La vita di un erede al trono britannico è da sempre un delicato equilibrio tra la ricerca di un’infanzia il più possibile comune e il peso ineludibile di un destino già tracciato. Per il Principe George del Galles, primogenito di Principe William e Kate Middleton, il traguardo dei 13 anni non rappresenta soltanto un momento di naturale crescita personale, ma costituisce uno spartiacque nella sua vita pubblica e istituzionale. Man mano che abbandona gli abiti informali dei primi anni per adottare completi sempre più vicini allo stile del padre, il giovane principe si avvia a vivere una quotidianità scandita dai vincoli e dalle responsabilità dell’etichetta Reale.
- Il trasferimento a Eton College e la vita in convitto
- La regola dei voli separati e la protezione della successione
- Tecnologia, autografi e abitudini: i divieti della vita quotidiana
- L'etichetta a tavola e le precauzioni sulla salute
Il trasferimento a Eton College e la vita in convitto
L’elemento di maggior discontinuità nel suo percorso educativo e personale riguarda la formazione scolastica. Con la conclusione del percorso alla Lambrook School, dove ha condiviso gli anni dell’infanzia con i fratelli Charlotte e Louis, George si prepara al grande salto verso lo storico Eton College. Il prestigioso istituto maschile, che ha già visto tra i suoi banchi il padre William e lo zio Harry, prevede la permanenza a tempo pieno in convitto e comporta per George il primo vero allontanamento dalla residenza familiare per gran parte della settimana. La struttura ha già attivato speciali protocolli di massima sicurezza e adeguamenti logistici per tutelare la riservatezza e l’incolumità del futuro sovrano durante tutto l’arco degli studi.
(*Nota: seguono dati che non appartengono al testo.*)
**src/rtl/mandelbrot_pixel_collector.sv**
```systemverilog
// mandelbrot_pixel_collector: issues per-pixel engine runs, captures iteration nibbles and streams them as bytes.
// Optional `PIXEL_PACK_EN packs two pixels per byte; otherwise each pixel gets its own byte.
`timescale 1ns/1ps
module mandelbrot_pixel_collector #(
    parameter int WIDTH  = 320,
    parameter int HEIGHT = 240,
    parameter int DEPTH  = 4
) (
    input  logic       clk,
    input  logic       rst_n,
    input  logic       frame_start,
    input  logic       frame_abort,
    output logic       busy,
    output logic       eng_run,
    input  logic       eng_running,
    input  logic       eng_finished,
    input  logic [3:0] eng_ctr,
    output logic [7:0] m_data,
    output logic       m_valid,
    input  logic       m_ready,
    output logic       m_sof,
    output logic       m_eol,
    output logic       frame_done,
    output logic       seq_error
);
    localparam int XW = WIDTH > 1 ? $clog2(WIDTH) : 1;
    localparam int HW = HEIGHT > 1 ? $clog2(HEIGHT) : 1;
    localparam int AW = $clog2(DEPTH);
    localparam logic [2:0] S_IDLE    = 3'd0;
    localparam logic [2:0] S_ISSUE   = 3'd1;
    localparam logic [2:0] S_ARM     = 3'd2;
    localparam logic [2:0] S_WAIT    = 3'd3;
    localparam logic [2:0] S_CAPTURE = 3'd4;

    logic [2:0]    state;
    logic [XW-1:0] x;
    logic [HW-1:0] y;
    logic          abort_q;
    logic [AW:0]   count;
    logic [AW-1:0] wr_ptr, rd_ptr;
    logic [9:0]    mem [DEPTH];
    logic          push, pop, room, last_x, last;
    logic          sof_d, eol_d;
    logic [7:0]    px_byte;

    assign last_x = x == XW'(WIDTH - 1);
    assign last   = last_x && y == HW'(HEIGHT - 1);
    // Only one pixel is ever in flight, so free space now is free space at capture.
    assign room   = count < (AW+1)'(DEPTH);
    assign pop    = m_valid && m_ready;
    assign eol_d  = last_x;

`ifdef PIXEL_PACK_EN
    logic [3:0] pack_lo;
    assign push    = state == S_CAPTURE && x[0];
    assign px_byte = {eng_ctr, pack_lo};
    assign sof_d   = x == XW'(1) && y == '0;
`else
    assign push    = state == S_CAPTURE;
    assign px_byte = {4'b0, eng_ctr};
    assign sof_d   = x == '0 && y == '0;
`endif

    assign m_valid = count != '0;
    assign m_data  = mem[rd_ptr][7:0];
    assign m_sof   = m_valid & mem[rd_ptr][9];
    assign m_eol   = m_valid & mem[rd_ptr][8];

    always_ff @(posedge clk or negedge rst_n) begin
        if (!rst_n) begin
            state      <= S_IDLE;
            x          <= '0;
            y          <= '0;
            abort_q    <= 1'b0;
            busy       <= 1'b0;
            eng_run    <= 1'b0;
            frame_done <= 1'b0;
            seq_error  <= 1'b0;
`ifdef PIXEL_PACK_EN
            pack_lo    <= '0;
`endif
        end else begin
            eng_run    <= 1'b0;
            frame_done <= 1'b0;
            if (busy && frame_abort) abort_q <= 1'b1;
            case (state)
                S_IDLE: if (frame_start && !frame_done) begin
                    x         <= '0;
                    y         <= '0;
                    seq_error <= 1'b0;
                    abort_q   <= 1'b0;
                    busy      <= 1'b1;
                    state     <= S_ISSUE;
`ifdef PIXEL_PACK_EN
                    pack_lo   <= '0;
`endif
                end
                S_ISSUE: if (abort_q) begin
                    busy    <= 1'b0;
                    abort_q <= 1'b0;
                    state   <= S_IDLE;
                end else if (room) begin
                    eng_run <= 1'b1;
                    state   <= S_ARM;
                end
                S_ARM:  if (eng_running) state <= S_WAIT;
                S_WAIT: if (!eng_running) state <= S_CAPTURE;
                S_CAPTURE: begin
`ifdef PIXEL_PACK_EN
                    if (!x[0]) pack_lo <= eng_ctr;
`endif
                    x <= last_x ? '0 : x + 1'b1;
                    if (last_x) y <= y + 1'b1;
                    if (last) begin
                        seq_error  <= seq_error | ~eng_finished;
                        frame_done <= 1'b1;
                        busy       <= 1'b0;
                        abort_q    <= 1'b0;
                        state      <= S_IDLE;
                    end else begin
                        if (eng_finished) seq_error <= 1'b1;
                        if (abort_q || frame_abort) begin
                            busy    <= 1'b0;
                            abort_q <= 1'b0;
                            state   <= S_IDLE;
                        end else begin
                            state <= S_ISSUE;
                        end
                    end
                end
                default: state <= S_IDLE;
            endcase
        end
    end

    always_ff @(posedge clk or negedge rst_n) begin
        if (!rst_n) begin
            wr_ptr <= '0;
            rd_ptr <= '0;
            count  <= '0;
            for (int i = 0; i < DEPTH; i++) mem[i] <= '0;
        end else begin
            if (push) begin
                mem[wr_ptr] <= {sof_d, eol_d, px_byte};
                wr_ptr      <= wr_ptr + 1'b1;
            end
            if (pop) rd_ptr <= rd_ptr + 1'b1;
            count <= count + (AW+1)'(push) - (AW+1)'(pop);
        end
    end
endmodule

```
**config.mk**
```make
export PLATFORM = sky130hd
export DESIGN_NAME = mandelbrot_pixel_collector
export DESIGN_NICKNAME = d
export VERILOG_FILES = /design/src/rtl/mandelbrot_pixel_collector.sv
export SDC_FILE = /design/constraint.sdc
export NUM_CORES = 1
export LEC_CHECK = 0
export ABC_AREA = 0
export CORE_MARGIN = 8
export CORE_UTILIZATION = 55
export DETAILED_ROUTE_END_ITERATION = 8
export PLACE_DENSITY = 0.79
export SLEW_MARGIN = 10
export SYNTH_ARGS = -nofsm -noshare
export SYNTH_HDL_FRONTEND = slang
export SYNTH_SLANG_ARGS = --single-unit
```
**constraint.sdc**
```tcl
create_clock -name clk -period 3.25 [get_ports clk]
set_clock_uncertainty 0.1 [all_clocks]
set_input_delay 0.4875 -clock clk [delete_from_list [all_inputs] [get_ports clk]]
set_output_delay 0.4875 -clock clk [all_outputs]
set_load 0.03 [all_outputs]
```
After elaboration in Yosys (flattened, before gate mapping):

Cells that the tools add are included.

* memories kept: 0
* bits of input ports: 11
* memory bits (writable): 0
* bits in read-only memories: 0
* register bits after elaboration: 72
* bits in latches: 0

* bitwise operators: 6
* eq/ne operators: 14
* shift operators: 0
* div/mod/pow operators: 0
* mux-type cells: 40
* multiply operators: 0
* $lt $le $gt $ge: 4
* reduce and logical (&&, ||, !) cells: 19
* $add $sub $neg: 6

Operators by type and width (count)
* 40-bit bitwise mux: 1
* 10-bit 2-to-1 mux: 3
* 10-bit binary-select mux with 2-bit select: 1
* 10-bit demux with 2-bit select: 1
* 1-bit 2-to-1 mux: 19
* 9-bit 2-to-1 mux: 2
* 9-bit case mux with 2 select lines: 1
* 8-bit 2-to-1 mux: 2
* 8-bit case mux with 2 select lines: 1
* 3-bit 2-to-1 mux: 5
* 3-bit case mux with 5 select lines: 1
* 9-bit by 1-bit adder with 9-bit output (second input constant): 1
* 9-bit equality test (second input constant): 1
* 9-bit logical NOT: 1
* 8-bit by 1-bit adder with 8-bit output (second input constant): 1
* 8-bit equality test (second input constant): 1
* 8-bit logical NOT: 1
* 2-bit != test (second input constant): 4
* 4-bit AND reduction: 2
* 3-bit by 2-bit equality test with 1-bit output (second input constant): 2
* 3-bit greater-or-equal comparator (second input constant): 2
* 1-bit logical AND: 6
* 2-bit NOT with 3-bit output: 2
* 1-bit case mux with 3 select lines: 2
* 22 further kinds: 26

Logic depth before layout (Yosys ltp):

* word-level depth: 6
* mapped depth: 7
* depth with buffers taken out: 7

Worst setup path after synthesis:

No wires, ideal clock.

* kind: register to register
* from: register count[1]
* to: register count[2]
* required time: 3027 ps
* stages on the path, launching flop included: 8
* path slack: 890 ps
* clock period less this slack: 2360 ps
* arrival time: 2138 ps
* cells stage by stage: dfrtp_1 > or3_1 > and2_1 > ha_1 > inv_1 > ha_1 > fa_1 > xnor2_1

* longest elaborated chain between the ends: 3

Ends and longest elaborated chain
* start: declaration: RTL line 39 `logic [AW:0] count;`
* start signal: assignment: RTL line 148 `count <= count + (AW+1)'(push) - (AW+1)'(pop);`
* 3-bit nonzero test: RTL line 64 `assign m_valid = count != '0;`
* via m_valid: RTL line 19 `output logic m_valid,`
* 1-bit logical AND: RTL line 50 `assign pop = m_valid && m_ready;`
* via pop: RTL line 42 `logic push, pop, room, last_x, last;`
* 3-bit by 1-bit subtractor with 3-bit output: RTL line 148

The timed path passes the listed nets, and every way through them passes these cells.
A chain may end at the register's enable or synchronous reset.

Final worst setup path:

* from: register rd_ptr[0]
* to: output m_eol

* longest elaborated chain between the ends: 5

Ends and longest elaborated chain
* start: declaration: RTL line 40 `logic [AW-1:0] wr_ptr, rd_ptr;`
* start signal: assignment: RTL line 147 `if (pop) rd_ptr <= rd_ptr + 1'b1;`
* 2-bit NOT with 3-bit output (implied by the code): RTL line 67 `assign m_eol = m_valid & mem[rd_ptr][8];`
* 10-bit binary-select mux with 2-bit select: RTL line 67
* 10-bit 2-to-1 mux (implied by the code) (2 in series): RTL line 67
* 1-bit AND: RTL line 67
* end: declaration: RTL line 22 `output logic m_eol,`

No other way between the ends. The select of a mux whose other input is x is not followed.
<file path="config.mk">
export PLATFORM = sky130hd
export DESIGN_NAME = instr_sequencer_flat
export DESIGN_NICKNAME = d
export VERILOG_FILES = /design/src/rtl/instr_sequencer_pkg.sv /design/src/rtl/instr_sequencer_if.sv /design/src/rtl/instr_sequencer_burst_addr_gen.sv /design/src/rtl/instr_sequencer.sv /design/src/flat_wrapper.sv
export SDC_FILE = /design/constraint.sdc
export NUM_CORES = 1
export LEC_CHECK = 0
export CAP_MARGIN = 20
export CORE_MARGIN = 3
export CORE_UTILIZATION = 55
export DETAILED_ROUTE_END_ITERATION = 7
export DONT_BUFFER_PORTS = 1
export PLACE_DENSITY = 0.79
export SLEW_MARGIN = 40
export SYNTH_ARGS = -nofsm -noshare
export SYNTH_HDL_FRONTEND = slang
export SYNTH_SLANG_ARGS = --single-unit
</file>
<file path="constraint.sdc">
create_clock -name clk -period 5.8 [get_ports clk]
set_clock_uncertainty 0.1 [all_clocks]
set_input_delay 1.16 -clock clk [delete_from_list [all_inputs] [get_ports clk]]
set_output_delay 1.16 -clock clk [all_outputs]
set_load 0.005 [all_outputs]
</file>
La regola dei voli separati e la protezione della successione
Accanto al cambiamento scolastico, l’ingresso nella fascia d’età adolescenziale fa scattare automaticamente una serie di misure di sicurezza pensate per preservare la stabilità della monarchia. Una delle norme più rigide e note impone che il Principe George non possa più volare sullo stesso aereo insieme al padre William. Questa prassi, applicata da generazioni all’interno della famiglia reale, ha lo scopo di proteggere la continuità della linea di successione al trono, evitando che un eventuale e tragico incidente aereo possa coinvolgere contemporaneamente il secondo e il terzo erede in linea diretta. Si tratta di una misura storica che sia Re Carlo sia lo stesso William hanno dovuto seguire scrupolosamente una volta compiuti i dodici anni.
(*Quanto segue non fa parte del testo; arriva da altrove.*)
## config.mk

```make
export PLATFORM = sky130hd
export DESIGN_NAME = cls_pipe_adder_flat
export DESIGN_NICKNAME = d
export VERILOG_FILES = /design/src/rtl/cls_pipe_adder_if.sv /design/src/rtl/cls_pipe_adder.sv /design/src/flat_wrapper.sv
export SDC_FILE = /design/constraint.sdc
export NUM_CORES = 1
export LEC_CHECK = 0
export ABC_AREA = 1
export CORE_MARGIN = 2
export CORE_UTILIZATION = 30
export CTS_BUF_LIST = sky130_fd_sc_hd__clkbuf_8
export DETAILED_ROUTE_END_ITERATION = 12
export GPL_ROUTABILITY_DRIVEN = 0
export GPL_TIMING_DRIVEN = 0
export SYNTH_ARGS = -nofsm -noshare
export SYNTH_HDL_FRONTEND = slang
export SYNTH_SLANG_ARGS = --single-unit
```

## constraint.sdc

```tcl
create_clock -name clk -period 7.7 [get_ports clk]
set_clock_uncertainty 0.05 [all_clocks]
set_input_delay 1.54 -clock clk [delete_from_list [all_inputs] [get_ports clk]]
set_output_delay 1.54 -clock clk [all_outputs]
set_load 0.03 [all_outputs]
```

## src/rtl/cls_pipe_adder_if.sv

```systemverilog
// Operand and result handshake bundle shared by cls_pipe_adder and whatever drives/consumes it.
interface cls_pipe_adder_if #(
    parameter int WIDTH = 16
);
    logic             in_valid;
    logic             in_ready;
    logic [WIDTH-1:0] a;
    logic [WIDTH-1:0] b;
    logic             carry_start;
    logic             sub;
    logic             out_valid;
    logic             out_ready;
    logic [WIDTH-1:0] sum;
    logic             carry_out;
    logic             overflow;

    modport master (
        output in_valid, a, b, carry_start, sub, out_ready,
        input  in_ready, out_valid, sum, carry_out, overflow
    );

    modport slave (
        input  in_valid, a, b, carry_start, sub, out_ready,
        output in_ready, out_valid, sum, carry_out, overflow
    );
endinterface

```

## src/rtl/cls_pipe_adder.sv

```systemverilog
// Pipelined carry-select add/subtract: one CHUNK-bit slice resolved per stage, one result per clock,
// with a single global enable so the whole pipeline freezes while the consumer stalls.
module cls_pipe_adder #(
    parameter int WIDTH = 16,
    parameter int CHUNK = 4
) (
    input logic             clk,
    input logic             rst,
    cls_pipe_adder_if.slave io
);
    localparam int STAGES = WIDTH / CHUNK;
    localparam int LAST   = STAGES - 1;

    logic             r_valid [STAGES];
    logic [WIDTH-1:0] r_opA   [STAGES];
    logic [WIDTH-1:0] r_opB   [STAGES];
    logic [WIDTH-1:0] r_sum   [STAGES];
    logic             r_carry [STAGES];
    logic             r_aMsb  [STAGES];
    logic             r_bMsb  [STAGES];

    logic             w_validIn [STAGES];
    logic [WIDTH-1:0] w_opAIn   [STAGES];
    logic [WIDTH-1:0] w_opBIn   [STAGES];
    logic [WIDTH-1:0] w_sumIn   [STAGES];
    logic             w_carryIn [STAGES];
    logic             w_aMsbIn  [STAGES];
    logic             w_bMsbIn  [STAGES];
    logic [CHUNK:0]   w_lo0     [STAGES];
    logic [CHUNK:0]   w_lo1     [STAGES];
    logic [CHUNK:0]   w_sel     [STAGES];
    logic [WIDTH-1:0] w_sumNext [STAGES];

    logic             w_en;
    logic [WIDTH-1:0] w_bEff;
    logic             w_cin;

    assign w_bEff = io.sub ? ~io.b : io.b;
    assign w_cin  = io.sub ? 1'b1 : io.carry_start;

    // Stage 0 takes fresh operands; later stages take the previous stage's registers.
    for (genvar k = 0; k < STAGES; k++) begin : g_link
        if (k == 0) begin : g_head
            assign w_validIn[k] = io.in_valid;
            assign w_opAIn[k]   = io.a;
            assign w_opBIn[k]   = w_bEff;
            assign w_sumIn[k]   = '0;
            assign w_carryIn[k] = w_cin;
            assign w_aMsbIn[k]  = io.a[WIDTH-1];
            assign w_bMsbIn[k]  = w_bEff[WIDTH-1];
        end else begin : g_tail
            assign w_validIn[k] = r_valid[k-1];
            assign w_opAIn[k]   = r_opA[k-1];
            assign w_opBIn[k]   = r_opB[k-1];
            assign w_sumIn[k]   = r_sum[k-1];
            assign w_carryIn[k] = r_carry[k-1];
            assign w_aMsbIn[k]  = r_aMsb[k-1];
            assign w_bMsbIn[k]  = r_bMsb[k-1];
        end

        assign w_lo0[k] = {1'b0, w_opAIn[k][k*CHUNK +: CHUNK]} + {1'b0, w_opBIn[k][k*CHUNK +: CHUNK]};
        assign w_lo1[k] = {1'b0, w_opAIn[k][k*CHUNK +: CHUNK]} + {1'b0, w_opBIn[k][k*CHUNK +: CHUNK]}
                        + {{CHUNK{1'b0}}, 1'b1};
        assign w_sel[k] = w_carryIn[k] ? w_lo1[k] : w_lo0[k];
    end

    always_comb begin
        for (int k = 0; k < STAGES; k++) begin
            w_sumNext[k] = w_sumIn[k];
            w_sumNext[k][k*CHUNK +: CHUNK] = w_sel[k][CHUNK-1:0];
        end
    end

    assign w_en = !r_valid[LAST] || io.out_ready;

    // Every stage moves together; empty slots advance as bubbles rather than being squeezed out.
    always_ff @(posedge clk) begin
        if (rst) begin
            for (int k = 0; k < STAGES; k++) begin
                r_valid[k] <= 1'b0;
                r_opA[k]   <= '0;
                r_opB[k]   <= '0;
                r_sum[k]   <= '0;
                r_carry[k] <= 1'b0;
                r_aMsb[k]  <= 1'b0;
                r_bMsb[k]  <= 1'b0;
            end
        end else if (w_en) begin
            for (int k = 0; k < STAGES; k++) begin
                r_valid[k] <= w_validIn[k];
                r_opA[k]   <= w_opAIn[k];
                r_opB[k]   <= w_opBIn[k];
                r_sum[k]   <= w_sumNext[k];
                r_carry[k] <= w_sel[k][CHUNK];
                r_aMsb[k]  <= w_aMsbIn[k];
                r_bMsb[k]  <= w_bMsbIn[k];
            end
        end
    end

    assign io.in_ready  = w_en;
    assign io.out_valid = r_valid[LAST];
    assign io.sum       = r_sum[LAST];
    assign io.carry_out = r_carry[LAST];
    // Reset leaves both sign bits and the sum at zero, so this reads 0 out of reset.
    assign io.overflow  = (r_aMsb[LAST] == r_bMsb[LAST]) && (r_sum[LAST][WIDTH-1] != r_aMsb[LAST]);
endmodule

```

## src/flat_wrapper.sv

```systemverilog
// flat-port wrapper written by rule: the top's interface ports become plain ports
module cls_pipe_adder_flat 
#(
    parameter int WIDTH = 16,
    parameter int CHUNK = 4
)
  (clk, rst, io_in_valid, io_a, io_b, io_carry_start, io_sub, io_out_ready, io_in_ready, io_out_valid, io_sum, io_carry_out, io_overflow);
  cls_pipe_adder_if #(.WIDTH(WIDTH)) io_i ();
  input logic clk;
  input logic rst;
  input wire logic [$bits(io_i.in_valid)-1:0] io_in_valid;
  input wire logic [$bits(io_i.a)-1:0] io_a;
  input wire logic [$bits(io_i.b)-1:0] io_b;
  input wire logic [$bits(io_i.carry_start)-1:0] io_carry_start;
  input wire logic [$bits(io_i.sub)-1:0] io_sub;
  input wire logic [$bits(io_i.out_ready)-1:0] io_out_ready;
  output wire logic [$bits(io_i.in_ready)-1:0] io_in_ready;
  output wire logic [$bits(io_i.out_valid)-1:0] io_out_valid;
  output wire logic [$bits(io_i.sum)-1:0] io_sum;
  output wire logic [$bits(io_i.carry_out)-1:0] io_carry_out;
  output wire logic [$bits(io_i.overflow)-1:0] io_overflow;
  assign io_i.in_valid = io_in_valid;
  assign io_i.a = io_a;
  assign io_i.b = io_b;
  assign io_i.carry_start = io_carry_start;
  assign io_i.sub = io_sub;
  assign io_i.out_ready = io_out_ready;
  assign io_in_ready = io_i.in_ready;
  assign io_out_valid = io_i.out_valid;
  assign io_sum = io_i.sum;
  assign io_carry_out = io_i.carry_out;
  assign io_overflow = io_i.overflow;
  cls_pipe_adder #(.WIDTH(WIDTH), .CHUNK(CHUNK)) u_core (.clk(clk), .rst(rst), .io(io_i));
endmodule
```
Tecnologia, autografi e abitudini: i divieti della vita quotidiana
Il rigido protocollo estende la sua influenza anche ai dettagli più intimi e quotidiani della vita privata del giovane reale. Per tutelare l’immagine e la riservatezza del principe, William e Kate mantengono un approccio estremamente prudente sull’uso della tecnologia, limitando l’accesso ai dispositivi digitali e vietando in modo assoluto l’apertura di account social personali pubblici. Allo stesso tempo, a George è precluso firmare autografi ai sostenitori e ai fan durante gli eventi ufficiali, per evitare il rischio che la sua firma ufficiale possa essere analizzata o falsificata. Anche la gestione dei bagagli durante le trasferte segue una prassi ben precisa: in ogni viaggio del principe deve sempre essere presente un abito nero da lutto, consuetudine introdotta per garantire decoro e prontezza istituzionale nell’eventualità di una improvvisa scomparsa all’interno della dinastia.
L’etichetta a tavola e le precauzioni sulla salute
Persino l’alimentazione e le abitudini a tavola durante i viaggi e i banchetti ufficiali rispondono a criteri di massima prudenza. L’etichetta di Corte raccomanda fortemente di evitare alimenti ritenuti a rischio intossicazione, come molluschi, cibi crudi o pietanze fortemente speziate, storicamente sconsigliati ai membri della famiglia reale per prevenire improvvisi disturbi di salute che potrebbero compromettere la partecipazione ad impegni di Stato.